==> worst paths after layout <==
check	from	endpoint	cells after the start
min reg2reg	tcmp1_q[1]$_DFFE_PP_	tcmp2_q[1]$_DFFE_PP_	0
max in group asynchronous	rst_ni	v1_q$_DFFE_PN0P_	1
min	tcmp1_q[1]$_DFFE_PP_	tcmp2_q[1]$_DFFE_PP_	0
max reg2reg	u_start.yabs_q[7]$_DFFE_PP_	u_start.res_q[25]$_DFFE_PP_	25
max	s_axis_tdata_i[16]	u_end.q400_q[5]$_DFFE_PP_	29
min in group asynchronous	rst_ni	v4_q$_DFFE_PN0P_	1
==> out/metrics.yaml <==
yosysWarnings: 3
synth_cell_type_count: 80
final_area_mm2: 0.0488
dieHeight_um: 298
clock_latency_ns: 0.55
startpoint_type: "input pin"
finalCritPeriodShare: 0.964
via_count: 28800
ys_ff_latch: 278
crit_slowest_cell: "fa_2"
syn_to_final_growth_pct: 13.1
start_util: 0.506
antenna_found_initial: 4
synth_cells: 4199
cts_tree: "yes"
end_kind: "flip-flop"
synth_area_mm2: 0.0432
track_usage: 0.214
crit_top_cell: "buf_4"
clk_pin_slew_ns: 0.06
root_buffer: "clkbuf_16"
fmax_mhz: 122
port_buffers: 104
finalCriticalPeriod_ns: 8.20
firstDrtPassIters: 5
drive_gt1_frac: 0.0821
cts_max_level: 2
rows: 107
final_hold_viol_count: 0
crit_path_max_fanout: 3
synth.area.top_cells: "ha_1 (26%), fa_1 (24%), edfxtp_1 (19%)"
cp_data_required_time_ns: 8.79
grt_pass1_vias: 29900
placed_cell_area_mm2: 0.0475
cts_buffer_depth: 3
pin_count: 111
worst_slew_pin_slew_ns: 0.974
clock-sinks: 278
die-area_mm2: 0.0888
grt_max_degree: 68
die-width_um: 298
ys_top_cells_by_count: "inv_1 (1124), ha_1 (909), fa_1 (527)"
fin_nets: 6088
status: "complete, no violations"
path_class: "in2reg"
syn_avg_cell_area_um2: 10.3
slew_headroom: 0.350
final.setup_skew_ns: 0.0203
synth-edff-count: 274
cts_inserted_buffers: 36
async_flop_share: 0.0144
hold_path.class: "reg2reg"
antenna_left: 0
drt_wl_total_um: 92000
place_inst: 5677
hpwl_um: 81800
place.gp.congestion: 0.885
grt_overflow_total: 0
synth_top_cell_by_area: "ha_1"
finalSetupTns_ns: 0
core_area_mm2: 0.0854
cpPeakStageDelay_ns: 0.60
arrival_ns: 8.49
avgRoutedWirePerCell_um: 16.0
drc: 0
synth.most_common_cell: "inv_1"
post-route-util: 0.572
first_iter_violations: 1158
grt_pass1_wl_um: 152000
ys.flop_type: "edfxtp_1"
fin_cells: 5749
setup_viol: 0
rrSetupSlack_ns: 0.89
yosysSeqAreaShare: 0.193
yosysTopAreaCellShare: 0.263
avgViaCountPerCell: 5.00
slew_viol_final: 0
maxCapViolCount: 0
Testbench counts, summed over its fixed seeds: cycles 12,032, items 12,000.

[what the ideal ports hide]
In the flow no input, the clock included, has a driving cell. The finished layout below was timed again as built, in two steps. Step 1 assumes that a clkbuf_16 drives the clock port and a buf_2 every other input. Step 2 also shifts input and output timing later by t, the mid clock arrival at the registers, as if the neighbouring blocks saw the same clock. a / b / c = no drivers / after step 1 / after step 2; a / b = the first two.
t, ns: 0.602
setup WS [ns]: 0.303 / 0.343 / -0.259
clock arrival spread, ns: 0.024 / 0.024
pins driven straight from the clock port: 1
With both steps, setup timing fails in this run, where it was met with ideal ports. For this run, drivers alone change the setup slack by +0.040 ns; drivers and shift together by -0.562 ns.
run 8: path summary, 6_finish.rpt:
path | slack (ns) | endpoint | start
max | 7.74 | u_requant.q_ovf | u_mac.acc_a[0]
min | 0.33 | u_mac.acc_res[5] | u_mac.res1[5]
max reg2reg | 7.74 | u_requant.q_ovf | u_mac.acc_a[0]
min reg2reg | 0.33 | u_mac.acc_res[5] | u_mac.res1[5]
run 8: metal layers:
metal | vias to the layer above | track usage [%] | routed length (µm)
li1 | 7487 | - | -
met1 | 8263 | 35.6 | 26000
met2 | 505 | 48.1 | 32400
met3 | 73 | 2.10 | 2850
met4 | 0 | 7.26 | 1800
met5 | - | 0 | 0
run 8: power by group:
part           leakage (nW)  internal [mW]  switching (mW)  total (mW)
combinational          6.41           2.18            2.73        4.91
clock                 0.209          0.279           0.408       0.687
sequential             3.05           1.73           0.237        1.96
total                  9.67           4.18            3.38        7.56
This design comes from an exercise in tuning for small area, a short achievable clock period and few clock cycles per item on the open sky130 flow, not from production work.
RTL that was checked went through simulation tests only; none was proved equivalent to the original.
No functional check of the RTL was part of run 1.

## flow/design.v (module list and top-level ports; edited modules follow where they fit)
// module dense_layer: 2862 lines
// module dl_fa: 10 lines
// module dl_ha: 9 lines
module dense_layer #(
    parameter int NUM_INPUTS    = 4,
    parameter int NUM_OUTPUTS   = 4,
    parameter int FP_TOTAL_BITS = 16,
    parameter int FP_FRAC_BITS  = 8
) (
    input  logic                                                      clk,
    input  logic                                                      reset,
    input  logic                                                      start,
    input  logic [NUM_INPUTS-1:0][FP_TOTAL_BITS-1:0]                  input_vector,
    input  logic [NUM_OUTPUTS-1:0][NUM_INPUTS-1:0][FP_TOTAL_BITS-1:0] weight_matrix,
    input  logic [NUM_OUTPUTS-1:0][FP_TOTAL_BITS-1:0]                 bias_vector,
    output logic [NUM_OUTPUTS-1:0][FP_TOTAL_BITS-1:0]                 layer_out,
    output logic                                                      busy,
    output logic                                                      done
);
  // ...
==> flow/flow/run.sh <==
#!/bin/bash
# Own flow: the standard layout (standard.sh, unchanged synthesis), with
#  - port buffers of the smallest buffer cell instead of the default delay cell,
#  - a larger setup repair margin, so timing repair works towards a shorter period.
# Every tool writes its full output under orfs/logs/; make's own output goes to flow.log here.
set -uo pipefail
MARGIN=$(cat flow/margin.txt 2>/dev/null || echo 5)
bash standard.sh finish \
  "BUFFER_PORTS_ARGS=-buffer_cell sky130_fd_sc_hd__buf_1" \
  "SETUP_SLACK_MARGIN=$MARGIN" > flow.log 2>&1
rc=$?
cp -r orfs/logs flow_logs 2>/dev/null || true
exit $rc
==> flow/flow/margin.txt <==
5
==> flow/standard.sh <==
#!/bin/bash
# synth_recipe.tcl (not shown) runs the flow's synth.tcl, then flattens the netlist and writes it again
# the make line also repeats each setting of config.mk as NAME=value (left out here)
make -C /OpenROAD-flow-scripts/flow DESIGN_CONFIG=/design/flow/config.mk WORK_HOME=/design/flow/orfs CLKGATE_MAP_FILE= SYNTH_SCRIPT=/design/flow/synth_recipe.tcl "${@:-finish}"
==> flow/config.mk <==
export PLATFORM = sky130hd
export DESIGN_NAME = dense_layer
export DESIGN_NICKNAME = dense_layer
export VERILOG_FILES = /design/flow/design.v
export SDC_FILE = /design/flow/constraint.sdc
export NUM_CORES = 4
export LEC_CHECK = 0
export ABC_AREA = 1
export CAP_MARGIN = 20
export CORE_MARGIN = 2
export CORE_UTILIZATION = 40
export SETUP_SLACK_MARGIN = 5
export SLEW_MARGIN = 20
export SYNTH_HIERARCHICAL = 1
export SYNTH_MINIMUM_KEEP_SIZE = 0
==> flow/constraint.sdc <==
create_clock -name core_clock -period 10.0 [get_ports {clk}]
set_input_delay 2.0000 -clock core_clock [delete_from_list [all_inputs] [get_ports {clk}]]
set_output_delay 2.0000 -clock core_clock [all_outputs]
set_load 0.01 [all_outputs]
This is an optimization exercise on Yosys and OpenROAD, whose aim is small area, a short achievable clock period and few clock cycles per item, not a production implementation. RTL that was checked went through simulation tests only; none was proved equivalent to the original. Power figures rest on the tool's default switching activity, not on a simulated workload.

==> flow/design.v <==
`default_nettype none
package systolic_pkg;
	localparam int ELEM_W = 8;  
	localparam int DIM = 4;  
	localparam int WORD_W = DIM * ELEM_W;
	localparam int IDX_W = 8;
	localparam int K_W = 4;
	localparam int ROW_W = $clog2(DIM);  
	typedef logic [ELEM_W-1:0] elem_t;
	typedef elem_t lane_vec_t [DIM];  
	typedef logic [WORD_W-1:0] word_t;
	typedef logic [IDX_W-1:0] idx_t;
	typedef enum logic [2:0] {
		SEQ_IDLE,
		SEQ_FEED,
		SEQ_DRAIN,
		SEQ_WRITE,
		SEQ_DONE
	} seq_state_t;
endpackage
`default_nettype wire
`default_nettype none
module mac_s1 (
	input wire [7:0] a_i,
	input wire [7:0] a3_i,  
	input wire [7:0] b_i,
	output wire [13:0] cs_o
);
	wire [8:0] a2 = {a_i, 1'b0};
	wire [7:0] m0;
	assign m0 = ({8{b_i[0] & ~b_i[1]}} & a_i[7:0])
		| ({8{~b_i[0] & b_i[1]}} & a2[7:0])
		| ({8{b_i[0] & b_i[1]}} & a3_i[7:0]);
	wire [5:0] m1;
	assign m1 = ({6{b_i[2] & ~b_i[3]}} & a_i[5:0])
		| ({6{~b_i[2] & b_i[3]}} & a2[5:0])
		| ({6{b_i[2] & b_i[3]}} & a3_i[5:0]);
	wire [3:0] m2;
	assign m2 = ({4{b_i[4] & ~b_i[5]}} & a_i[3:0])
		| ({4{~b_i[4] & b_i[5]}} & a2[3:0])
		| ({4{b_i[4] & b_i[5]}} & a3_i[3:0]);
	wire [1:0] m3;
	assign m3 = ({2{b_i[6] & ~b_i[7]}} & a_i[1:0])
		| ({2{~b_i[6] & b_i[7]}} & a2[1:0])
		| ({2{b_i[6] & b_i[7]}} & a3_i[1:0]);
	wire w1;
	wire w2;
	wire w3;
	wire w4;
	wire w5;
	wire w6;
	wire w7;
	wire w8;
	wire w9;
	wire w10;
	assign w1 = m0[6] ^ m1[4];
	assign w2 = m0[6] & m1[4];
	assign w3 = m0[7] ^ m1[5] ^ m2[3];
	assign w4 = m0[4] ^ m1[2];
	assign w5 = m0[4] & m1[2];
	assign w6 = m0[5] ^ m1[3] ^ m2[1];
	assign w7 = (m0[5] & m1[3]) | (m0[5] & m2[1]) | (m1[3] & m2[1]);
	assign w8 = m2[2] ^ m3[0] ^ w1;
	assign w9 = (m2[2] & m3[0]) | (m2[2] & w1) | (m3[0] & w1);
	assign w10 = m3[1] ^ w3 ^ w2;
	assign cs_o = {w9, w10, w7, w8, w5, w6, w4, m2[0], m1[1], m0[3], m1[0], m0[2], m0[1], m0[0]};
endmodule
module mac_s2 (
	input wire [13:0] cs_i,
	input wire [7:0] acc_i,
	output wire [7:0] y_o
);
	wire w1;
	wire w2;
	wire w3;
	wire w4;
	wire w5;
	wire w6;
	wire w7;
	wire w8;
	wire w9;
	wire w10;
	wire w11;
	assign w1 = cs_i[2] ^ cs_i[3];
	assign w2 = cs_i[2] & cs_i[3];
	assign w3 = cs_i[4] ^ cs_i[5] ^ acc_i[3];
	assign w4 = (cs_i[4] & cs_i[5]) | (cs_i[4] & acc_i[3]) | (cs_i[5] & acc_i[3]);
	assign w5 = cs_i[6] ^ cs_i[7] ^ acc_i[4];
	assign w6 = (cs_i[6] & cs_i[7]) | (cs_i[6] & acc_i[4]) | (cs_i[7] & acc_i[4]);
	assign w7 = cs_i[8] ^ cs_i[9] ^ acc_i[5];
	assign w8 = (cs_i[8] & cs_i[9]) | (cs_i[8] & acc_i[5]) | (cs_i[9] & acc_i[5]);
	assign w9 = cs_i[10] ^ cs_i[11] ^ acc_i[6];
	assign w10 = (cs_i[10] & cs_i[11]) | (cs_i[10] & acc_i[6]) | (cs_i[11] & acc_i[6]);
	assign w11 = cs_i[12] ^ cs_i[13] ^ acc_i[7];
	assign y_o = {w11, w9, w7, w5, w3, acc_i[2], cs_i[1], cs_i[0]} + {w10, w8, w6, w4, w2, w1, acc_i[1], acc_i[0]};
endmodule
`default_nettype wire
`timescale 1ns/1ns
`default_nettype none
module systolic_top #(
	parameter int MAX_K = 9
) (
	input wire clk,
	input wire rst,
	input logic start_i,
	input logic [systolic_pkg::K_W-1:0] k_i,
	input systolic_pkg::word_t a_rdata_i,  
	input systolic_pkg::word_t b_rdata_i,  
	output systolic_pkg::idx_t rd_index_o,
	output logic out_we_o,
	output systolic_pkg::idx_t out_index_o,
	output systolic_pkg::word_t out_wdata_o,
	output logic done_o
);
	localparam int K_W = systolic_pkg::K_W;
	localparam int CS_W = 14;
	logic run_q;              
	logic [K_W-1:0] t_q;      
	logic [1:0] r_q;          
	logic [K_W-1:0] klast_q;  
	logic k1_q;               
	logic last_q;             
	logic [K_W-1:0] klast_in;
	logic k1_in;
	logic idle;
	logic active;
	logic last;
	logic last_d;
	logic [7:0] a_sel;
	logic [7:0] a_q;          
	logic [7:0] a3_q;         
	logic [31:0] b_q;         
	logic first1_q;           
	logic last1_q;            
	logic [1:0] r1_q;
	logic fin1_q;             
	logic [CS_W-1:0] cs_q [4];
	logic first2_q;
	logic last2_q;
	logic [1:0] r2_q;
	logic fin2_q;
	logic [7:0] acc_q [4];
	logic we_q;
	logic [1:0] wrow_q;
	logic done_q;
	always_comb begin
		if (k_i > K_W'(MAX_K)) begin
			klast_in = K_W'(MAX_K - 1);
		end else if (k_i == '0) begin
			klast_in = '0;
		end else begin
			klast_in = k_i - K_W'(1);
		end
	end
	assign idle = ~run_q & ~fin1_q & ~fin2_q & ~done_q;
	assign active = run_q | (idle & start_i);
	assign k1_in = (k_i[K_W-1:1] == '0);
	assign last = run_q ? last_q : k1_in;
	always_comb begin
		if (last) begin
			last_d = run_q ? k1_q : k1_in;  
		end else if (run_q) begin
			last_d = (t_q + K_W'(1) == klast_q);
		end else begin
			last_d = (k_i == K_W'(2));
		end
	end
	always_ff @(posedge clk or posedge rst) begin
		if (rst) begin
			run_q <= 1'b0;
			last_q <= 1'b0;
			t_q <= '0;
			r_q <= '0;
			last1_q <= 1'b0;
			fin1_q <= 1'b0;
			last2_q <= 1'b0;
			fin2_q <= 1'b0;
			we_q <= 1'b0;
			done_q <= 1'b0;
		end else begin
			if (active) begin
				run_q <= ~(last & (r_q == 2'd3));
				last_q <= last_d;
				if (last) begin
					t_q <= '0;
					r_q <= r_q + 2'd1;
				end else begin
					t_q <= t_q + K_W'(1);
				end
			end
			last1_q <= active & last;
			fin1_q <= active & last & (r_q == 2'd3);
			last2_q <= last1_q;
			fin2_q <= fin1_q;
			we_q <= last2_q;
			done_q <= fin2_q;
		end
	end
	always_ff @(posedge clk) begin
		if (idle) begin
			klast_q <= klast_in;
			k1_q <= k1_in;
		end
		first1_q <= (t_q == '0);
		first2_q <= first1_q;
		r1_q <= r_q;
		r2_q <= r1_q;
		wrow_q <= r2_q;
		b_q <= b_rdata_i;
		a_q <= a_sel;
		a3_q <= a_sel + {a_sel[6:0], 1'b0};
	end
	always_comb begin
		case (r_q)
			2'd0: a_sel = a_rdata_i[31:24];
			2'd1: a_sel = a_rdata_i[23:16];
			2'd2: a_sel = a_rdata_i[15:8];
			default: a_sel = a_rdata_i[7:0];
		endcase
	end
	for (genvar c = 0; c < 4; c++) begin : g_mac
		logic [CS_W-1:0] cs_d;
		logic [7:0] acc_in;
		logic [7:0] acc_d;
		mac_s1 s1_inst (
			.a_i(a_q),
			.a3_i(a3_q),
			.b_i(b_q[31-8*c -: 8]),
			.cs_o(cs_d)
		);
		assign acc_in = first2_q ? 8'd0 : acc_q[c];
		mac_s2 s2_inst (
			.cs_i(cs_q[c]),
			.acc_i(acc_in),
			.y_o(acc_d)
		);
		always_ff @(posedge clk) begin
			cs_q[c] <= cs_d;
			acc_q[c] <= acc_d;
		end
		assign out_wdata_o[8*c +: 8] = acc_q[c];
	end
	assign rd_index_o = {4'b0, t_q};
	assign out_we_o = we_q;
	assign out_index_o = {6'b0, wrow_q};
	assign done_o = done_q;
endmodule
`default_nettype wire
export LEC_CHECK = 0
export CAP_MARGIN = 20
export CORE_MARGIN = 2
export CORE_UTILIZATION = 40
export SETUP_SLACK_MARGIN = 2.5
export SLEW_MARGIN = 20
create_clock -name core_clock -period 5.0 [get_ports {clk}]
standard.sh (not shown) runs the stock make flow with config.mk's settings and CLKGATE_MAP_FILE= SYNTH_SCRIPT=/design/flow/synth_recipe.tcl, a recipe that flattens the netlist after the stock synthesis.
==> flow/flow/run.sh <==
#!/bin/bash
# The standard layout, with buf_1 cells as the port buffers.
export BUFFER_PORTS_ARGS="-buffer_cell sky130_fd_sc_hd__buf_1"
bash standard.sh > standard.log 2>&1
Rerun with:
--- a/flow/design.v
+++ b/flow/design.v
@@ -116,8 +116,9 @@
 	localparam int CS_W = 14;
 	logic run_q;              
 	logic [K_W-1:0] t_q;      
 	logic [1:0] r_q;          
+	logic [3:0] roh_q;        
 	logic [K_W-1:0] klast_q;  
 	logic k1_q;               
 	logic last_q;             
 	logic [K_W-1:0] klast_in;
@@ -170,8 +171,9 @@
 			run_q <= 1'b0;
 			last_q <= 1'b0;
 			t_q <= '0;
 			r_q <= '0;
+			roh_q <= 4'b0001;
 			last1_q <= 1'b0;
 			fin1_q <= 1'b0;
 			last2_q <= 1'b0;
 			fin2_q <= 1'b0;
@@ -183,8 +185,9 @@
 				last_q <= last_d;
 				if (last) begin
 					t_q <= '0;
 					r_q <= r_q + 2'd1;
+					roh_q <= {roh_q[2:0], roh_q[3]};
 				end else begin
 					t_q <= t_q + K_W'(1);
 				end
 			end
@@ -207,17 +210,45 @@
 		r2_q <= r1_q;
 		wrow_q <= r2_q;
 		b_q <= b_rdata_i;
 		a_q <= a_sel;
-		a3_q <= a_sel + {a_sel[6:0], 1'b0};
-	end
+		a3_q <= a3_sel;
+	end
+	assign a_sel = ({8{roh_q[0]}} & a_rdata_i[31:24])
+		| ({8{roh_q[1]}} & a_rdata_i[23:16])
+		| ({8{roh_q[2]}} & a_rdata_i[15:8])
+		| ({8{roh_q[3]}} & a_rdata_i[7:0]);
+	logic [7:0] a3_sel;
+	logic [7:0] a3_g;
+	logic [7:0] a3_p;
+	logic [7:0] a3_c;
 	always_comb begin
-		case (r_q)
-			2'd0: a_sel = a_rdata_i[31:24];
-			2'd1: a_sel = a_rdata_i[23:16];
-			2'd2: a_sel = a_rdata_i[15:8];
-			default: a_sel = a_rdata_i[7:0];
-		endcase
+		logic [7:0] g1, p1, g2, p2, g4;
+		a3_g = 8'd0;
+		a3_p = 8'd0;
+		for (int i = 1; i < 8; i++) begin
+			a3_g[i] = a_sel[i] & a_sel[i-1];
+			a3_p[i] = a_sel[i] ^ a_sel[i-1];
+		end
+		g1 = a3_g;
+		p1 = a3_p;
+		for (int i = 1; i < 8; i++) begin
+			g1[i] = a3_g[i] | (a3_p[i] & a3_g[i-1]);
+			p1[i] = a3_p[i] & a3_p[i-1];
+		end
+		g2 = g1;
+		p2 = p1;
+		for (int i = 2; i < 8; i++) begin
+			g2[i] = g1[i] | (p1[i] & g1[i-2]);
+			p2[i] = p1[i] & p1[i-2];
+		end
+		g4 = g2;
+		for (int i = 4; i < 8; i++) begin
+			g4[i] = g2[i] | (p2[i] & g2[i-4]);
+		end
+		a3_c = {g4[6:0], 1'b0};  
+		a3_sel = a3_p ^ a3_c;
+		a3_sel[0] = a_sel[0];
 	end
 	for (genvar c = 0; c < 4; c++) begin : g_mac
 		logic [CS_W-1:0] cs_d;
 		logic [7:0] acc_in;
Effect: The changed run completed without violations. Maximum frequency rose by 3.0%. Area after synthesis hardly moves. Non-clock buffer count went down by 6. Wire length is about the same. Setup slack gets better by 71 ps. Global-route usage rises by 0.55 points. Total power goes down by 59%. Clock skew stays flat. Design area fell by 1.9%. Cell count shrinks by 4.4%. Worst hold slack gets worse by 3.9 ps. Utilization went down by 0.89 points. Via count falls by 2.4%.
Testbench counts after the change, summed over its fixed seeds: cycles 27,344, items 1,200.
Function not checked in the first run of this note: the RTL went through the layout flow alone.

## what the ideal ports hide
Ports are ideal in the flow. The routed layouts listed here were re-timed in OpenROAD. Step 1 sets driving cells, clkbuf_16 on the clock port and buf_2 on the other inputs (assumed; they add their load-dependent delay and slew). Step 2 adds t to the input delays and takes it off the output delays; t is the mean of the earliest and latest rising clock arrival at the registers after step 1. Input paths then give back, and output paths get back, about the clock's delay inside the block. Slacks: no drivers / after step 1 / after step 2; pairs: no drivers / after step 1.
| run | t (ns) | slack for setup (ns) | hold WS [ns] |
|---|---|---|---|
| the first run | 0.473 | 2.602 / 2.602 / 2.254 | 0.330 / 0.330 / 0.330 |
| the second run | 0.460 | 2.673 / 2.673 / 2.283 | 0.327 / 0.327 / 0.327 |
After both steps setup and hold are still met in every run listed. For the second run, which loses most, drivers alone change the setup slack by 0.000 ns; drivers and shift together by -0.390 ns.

### TASK REQUIREMENTS
Exactly the lines from the start of the entries through the one bearing "yosysWarnings: 3" are to be output, with both ends included.

### RESULT OF THE EXERCISE
==> worst paths after layout <==
check	from	endpoint	cells after the start
min reg2reg	tcmp1_q[1]$_DFFE_PP_	tcmp2_q[1]$_DFFE_PP_	0
max in group asynchronous	rst_ni	v1_q$_DFFE_PN0P_	1
min	tcmp1_q[1]$_DFFE_PP_	tcmp2_q[1]$_DFFE_PP_	0
max reg2reg	u_start.yabs_q[7]$_DFFE_PP_	u_start.res_q[25]$_DFFE_PP_	25
max	s_axis_tdata_i[16]	u_end.q400_q[5]$_DFFE_PP_	29
min in group asynchronous	rst_ni	v4_q$_DFFE_PN0P_	1
==> out/metrics.yaml <==
yosysWarnings: 3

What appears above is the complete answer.